Goal of the exercise:
The full listing, copied exactly, is the required output.

┌─ Information given

**src/rtl/board_state_hist.sv**
```systemverilog
// board_state_hist
// Registered holder for the game FSM state code and the ROWS x COLS tile
// matrix. Matrix-changing commits push the old (state, matrix) pair into a
// circular undo history of DEPTH entries. An undo restores the newest entry.
// Compile-time option: BOARD_HISTORY_EN. When it is defined, the history
// storage, pointers and matrix compare are built. When it is undefined,
// the block is a plain commit-enabled register and the undo status outputs
// are tied low.
module board_state_hist #(
    parameter int ROWS      = 4,
    parameter int COLS      = 4,
    parameter int TILE_W    = 12,
    parameter int STATE_W   = 3,
    parameter int DEPTH     = 4,
    parameter int RST_STATE = 0
) (
    input  logic                                        clk,
    input  logic                                        rst,
    input  logic                                        commit,
    input  logic                                        undo,
    input  logic [STATE_W-1:0]                          D,
    input  logic [ROWS-1:0][COLS-1:0][TILE_W-1:0]       matrix_D,
    output logic [STATE_W-1:0]                          Q,
    output logic [ROWS-1:0][COLS-1:0][TILE_W-1:0]       matrix_Q,
    output logic                                        undo_avail,
    output logic [$clog2(DEPTH+1)-1:0]                  hist_count,
    output logic                                        undo_err
);

    localparam int CNT_W = $clog2(DEPTH + 1);

    typedef logic [ROWS-1:0][COLS-1:0][TILE_W-1:0] mat_t;

    logic [STATE_W-1:0] state_q, state_d;
    mat_t               mat_q,   mat_d;

    assign Q        = state_q;
    assign matrix_Q = mat_q;

`ifdef BOARD_HISTORY_EN

    localparam int PTR_W = (DEPTH > 1) ? $clog2(DEPTH) : 1;

    logic [PTR_W-1:0]   wr_ptr_q,     wr_ptr_d;
    logic [CNT_W-1:0]   hist_count_q, hist_count_d;
    logic               undo_err_q,   undo_err_d;
    logic               push;
    logic [PTR_W-1:0]   rd_ptr;

    logic [STATE_W-1:0] hist_state_q [DEPTH];
    mat_t               hist_mat_q   [DEPTH];

    // DEPTH is a power of two, so the pointer wraps by plain truncation.
    assign rd_ptr = wr_ptr_q - PTR_W'(1);

    // Next-state decode: undo has priority over commit; pushes only on a matrix change.
    always_comb begin
        state_d      = state_q;
        mat_d        = mat_q;
        wr_ptr_d     = wr_ptr_q;
        hist_count_d = hist_count_q;
        undo_err_d   = 1'b0;
        push         = 1'b0;
        if (undo) begin
            if (hist_count_q != '0) begin
                state_d      = hist_state_q[rd_ptr];
                mat_d        = hist_mat_q[rd_ptr];
                wr_ptr_d     = rd_ptr;
                hist_count_d = hist_count_q - CNT_W'(1);
            end else begin
                undo_err_d = 1'b1;
            end
        end else if (commit) begin
            state_d = D;
            mat_d   = matrix_D;
            if (matrix_D != mat_q) begin
                push     = 1'b1;
                wr_ptr_d = wr_ptr_q + PTR_W'(1);
                if (hist_count_q != CNT_W'(DEPTH)) begin
                    hist_count_d = hist_count_q + CNT_W'(1);
                end
            end
        end
    end

    // Control and output registers, cleared asynchronously.
    always_ff @(posedge clk or posedge rst) begin
        if (rst) begin
            state_q      <= STATE_W'(RST_STATE);
            mat_q        <= '0;
            wr_ptr_q     <= '0;
            hist_count_q <= '0;
            undo_err_q   <= 1'b0;
        end else begin
            state_q      <= state_d;
            mat_q        <= mat_d;
            wr_ptr_q     <= wr_ptr_d;
            hist_count_q <= hist_count_d;
            undo_err_q   <= undo_err_d;
        end
    end

    // Snapshot storage: no reset, since hist_count marks which entries are valid.
    always_ff @(posedge clk) begin
        if (push) begin
            hist_state_q[wr_ptr_q] <= state_q;
            hist_mat_q[wr_ptr_q]   <= mat_q;
        end
    end

    assign undo_avail = (hist_count_q != '0);
    assign hist_count = hist_count_q;
    assign undo_err   = undo_err_q;

`else

    logic unused_undo;
    assign unused_undo = undo;

    // Without history the commit is an unconditional load and undo is ignored.
    always_comb begin
        state_d = state_q;
        mat_d   = mat_q;
        if (commit) begin
            state_d = D;
            mat_d   = matrix_D;
        end
    end

    // State and matrix registers, cleared asynchronously.
    always_ff @(posedge clk or posedge rst) begin
        if (rst) begin
            state_q <= STATE_W'(RST_STATE);
            mat_q   <= '0;
        end else begin
            state_q <= state_d;
            mat_q   <= mat_d;
        end
    end

    assign undo_avail = 1'b0;
    assign hist_count = '0;
    assign undo_err   = 1'b0;

`endif

endmodule

```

└─

Problem solution:
**src/rtl/board_state_hist.sv**
```systemverilog
// board_state_hist
// Registered holder for the game FSM state code and the ROWS x COLS tile
// matrix. Matrix-changing commits push the old (state, matrix) pair into a
// circular undo history of DEPTH entries. An undo restores the newest entry.
// Compile-time option: BOARD_HISTORY_EN. When it is defined, the history
// storage, pointers and matrix compare are built. When it is undefined,
// the block is a plain commit-enabled register and the undo status outputs
// are tied low.
module board_state_hist #(
    parameter int ROWS      = 4,
    parameter int COLS      = 4,
    parameter int TILE_W    = 12,
    parameter int STATE_W   = 3,
    parameter int DEPTH     = 4,
    parameter int RST_STATE = 0
) (
    input  logic                                        clk,
    input  logic                                        rst,
    input  logic                                        commit,
    input  logic                                        undo,
    input  logic [STATE_W-1:0]                          D,
    input  logic [ROWS-1:0][COLS-1:0][TILE_W-1:0]       matrix_D,
    output logic [STATE_W-1:0]                          Q,
    output logic [ROWS-1:0][COLS-1:0][TILE_W-1:0]       matrix_Q,
    output logic                                        undo_avail,
    output logic [$clog2(DEPTH+1)-1:0]                  hist_count,
    output logic                                        undo_err
);

    localparam int CNT_W = $clog2(DEPTH + 1);

    typedef logic [ROWS-1:0][COLS-1:0][TILE_W-1:0] mat_t;

    logic [STATE_W-1:0] state_q, state_d;
    mat_t               mat_q,   mat_d;

    assign Q        = state_q;
    assign matrix_Q = mat_q;

`ifdef BOARD_HISTORY_EN

    localparam int PTR_W = (DEPTH > 1) ? $clog2(DEPTH) : 1;

    logic [PTR_W-1:0]   wr_ptr_q,     wr_ptr_d;
    logic [CNT_W-1:0]   hist_count_q, hist_count_d;
    logic               undo_err_q,   undo_err_d;
    logic               push;
    logic [PTR_W-1:0]   rd_ptr;

    logic [STATE_W-1:0] hist_state_q [DEPTH];
    mat_t               hist_mat_q   [DEPTH];

    // DEPTH is a power of two, so the pointer wraps by plain truncation.
    assign rd_ptr = wr_ptr_q - PTR_W'(1);

    // Next-state decode: undo has priority over commit; pushes only on a matrix change.
    always_comb begin
        state_d      = state_q;
        mat_d        = mat_q;
        wr_ptr_d     = wr_ptr_q;
        hist_count_d = hist_count_q;
        undo_err_d   = 1'b0;
        push         = 1'b0;
        if (undo) begin
            if (hist_count_q != '0) begin
                state_d      = hist_state_q[rd_ptr];
                mat_d        = hist_mat_q[rd_ptr];
                wr_ptr_d     = rd_ptr;
                hist_count_d = hist_count_q - CNT_W'(1);
            end else begin
                undo_err_d = 1'b1;
            end
        end else if (commit) begin
            state_d = D;
            mat_d   = matrix_D;
            if (matrix_D != mat_q) begin
                push     = 1'b1;
                wr_ptr_d = wr_ptr_q + PTR_W'(1);
                if (hist_count_q != CNT_W'(DEPTH)) begin
                    hist_count_d = hist_count_q + CNT_W'(1);
                end
            end
        end
    end

    // Control and output registers, cleared asynchronously.
    always_ff @(posedge clk or posedge rst) begin
        if (rst) begin
            state_q      <= STATE_W'(RST_STATE);
            mat_q        <= '0;
            wr_ptr_q     <= '0;
            hist_count_q <= '0;
            undo_err_q   <= 1'b0;
        end else begin
            state_q      <= state_d;
            mat_q        <= mat_d;
            wr_ptr_q     <= wr_ptr_d;
            hist_count_q <= hist_count_d;
            undo_err_q   <= undo_err_d;
        end
    end

    // Snapshot storage: no reset, since hist_count marks which entries are valid.
    always_ff @(posedge clk) begin
        if (push) begin
            hist_state_q[wr_ptr_q] <= state_q;
            hist_mat_q[wr_ptr_q]   <= mat_q;
        end
    end

    assign undo_avail = (hist_count_q != '0);
    assign hist_count = hist_count_q;
    assign undo_err   = undo_err_q;

`else

    logic unused_undo;
    assign unused_undo = undo;

    // Without history the commit is an unconditional load and undo is ignored.
    always_comb begin
        state_d = state_q;
        mat_d   = mat_q;
        if (commit) begin
            state_d = D;
            mat_d   = matrix_D;
        end
    end

    // State and matrix registers, cleared asynchronously.
    always_ff @(posedge clk or posedge rst) begin
        if (rst) begin
            state_q <= STATE_W'(RST_STATE);
            mat_q   <= '0;
        end else begin
            state_q <= state_d;
            mat_q   <= mat_d;
        end
    end

    assign undo_avail = 1'b0;
    assign hist_count = '0;
    assign undo_err   = 1'b0;

`endif

endmodule

```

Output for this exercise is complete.